Ottolenghi & Tamimi: Jerusalem

Yottam Ottolenghi and Sami Tamimi

If only a cookbook could change politics! As in George Washington‘s day – feed a good meal to adversaries and bring their rational minds closer together.

Is food always a private affair – how one person tastes and remembers is different from another person’s – or are we all tied together with cultural flavors that swing this way and that, just as the boundaries between East and West or North and South slip and slide against each other?

Consider Yottam Ottolenghi and Sami Tamimi‘s Jerusalem: A Cookbook (Ten Speed 2012). If you don’t already own their first cookbook, Plenty, buy both together. They are exploring the reaches of their own personal food histories, while discovering what makes Jerusalem.

This book and this journey into the food of Jerusalem form part of a private odyssey. We both grew up in the city, Sami in the Muslim east and Yotam in the Jewish west, but never knew each other. We lived there as children in the 1970s and 1980s and then left in the 1990s, first to Tel Aviv, and then to London. Only there did we meet and discover our parallel histories; we became close friends and then business partners, alongside others at Ottolenghi. (p. 9)

Jerusalem by Yottam Ottolenghi and Sami TamimiIf looking back at childhood’s comfort food seems limited – this book goes way beyond that – exploring the history of foods and dishes – how parallel both their experiences were despite the political differences.

That parallel experience starts with salad:

Arab salad, chopped salad, Israwli salad –whatever you choose to call it, there is no escaping it. Wherever you go in the city, at any time of the day, a Jerusalemite is most likely to have a plate of freshly chopped vegetables – tomatoes, cucumbers, and onions, dressed with olive oil and lemon juice–served next to whatever else they are having. (p. 29)

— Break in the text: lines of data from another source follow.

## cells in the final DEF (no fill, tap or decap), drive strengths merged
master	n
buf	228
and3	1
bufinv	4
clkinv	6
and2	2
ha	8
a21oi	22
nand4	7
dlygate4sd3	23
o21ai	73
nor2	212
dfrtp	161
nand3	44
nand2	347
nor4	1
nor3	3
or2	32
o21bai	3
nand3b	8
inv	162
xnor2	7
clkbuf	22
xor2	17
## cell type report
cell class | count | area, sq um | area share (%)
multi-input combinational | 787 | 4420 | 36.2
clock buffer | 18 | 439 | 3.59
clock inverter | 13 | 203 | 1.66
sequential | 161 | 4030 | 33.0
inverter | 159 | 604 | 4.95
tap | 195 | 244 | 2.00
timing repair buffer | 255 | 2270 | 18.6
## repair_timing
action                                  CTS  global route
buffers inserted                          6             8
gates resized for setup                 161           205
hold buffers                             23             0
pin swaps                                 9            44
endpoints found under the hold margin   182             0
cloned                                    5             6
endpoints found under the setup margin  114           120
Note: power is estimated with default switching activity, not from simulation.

Na’ama’s Fattoush is full of all the flavors the authors write about – sumac, mint, garlic, and parsley, along with buttermilk, which is unusual. There is also another green salad – Raw Artichoke and Herb Salad (p. 41) that you can’t help but feel better after eating. From this very large section on Vegetables, there is a light vegetable appetizer, Jewish Turkish Lemony Leek Meatballs (p. 44) from one of their friends, a Turk from Izmir. There is also a wonderful Tunisian dish, Shakshuka (p. 44), baked eggs in a spicy red sauce, similar to Turkish Menemen, and probably a large number of other regional dishes (not to mention Mexican huevos rancheros!). The point is, this is a city of immigrants who enjoy each other’s cooking. If you are looking for a Thanksgiving appetizer, what about Butternut Squash and Tahini Spread (p. 69) instead of the usual butternut squash soup?

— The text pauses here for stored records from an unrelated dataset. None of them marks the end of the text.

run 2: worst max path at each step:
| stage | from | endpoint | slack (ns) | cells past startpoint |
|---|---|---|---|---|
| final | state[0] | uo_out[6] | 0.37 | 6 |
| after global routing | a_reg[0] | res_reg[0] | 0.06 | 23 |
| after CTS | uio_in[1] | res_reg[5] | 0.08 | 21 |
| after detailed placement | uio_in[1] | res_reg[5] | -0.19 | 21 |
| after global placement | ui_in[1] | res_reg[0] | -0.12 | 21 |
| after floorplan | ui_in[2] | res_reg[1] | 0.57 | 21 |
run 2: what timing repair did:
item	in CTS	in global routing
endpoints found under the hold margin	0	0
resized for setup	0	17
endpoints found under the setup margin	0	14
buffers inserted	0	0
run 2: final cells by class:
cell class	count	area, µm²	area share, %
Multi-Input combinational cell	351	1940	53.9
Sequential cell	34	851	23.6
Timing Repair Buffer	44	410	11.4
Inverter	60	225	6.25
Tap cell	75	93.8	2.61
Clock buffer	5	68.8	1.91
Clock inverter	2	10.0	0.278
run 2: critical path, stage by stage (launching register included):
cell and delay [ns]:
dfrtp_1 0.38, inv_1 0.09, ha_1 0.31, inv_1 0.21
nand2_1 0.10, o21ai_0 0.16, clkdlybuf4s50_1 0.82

The book is enlivened by food photographs by Jonathan Lovekin as well as photos of Jerusalem by Adam Hinton. The market scenes, the old men playing backgammon in a sparse café, and lambs strung up next to girly magazines for sale, bring Jerusalem alive.

Even when a dish seems ordinary, the version in Jerusalem is elevated and rethought – not only by interesting recipe notes, but also by the inclusion of so many spices – as in Mejadra, a rice, lentil and onion dish for sale as street food all over the Middle East. Jerusalem‘s version is rich with coriander, turmeric, allspice, cinnamon, and cumin. You can almost smell the fragrances coming from the mujdara piled up on a plate with the browned onions sprinkled in the photograph opposite.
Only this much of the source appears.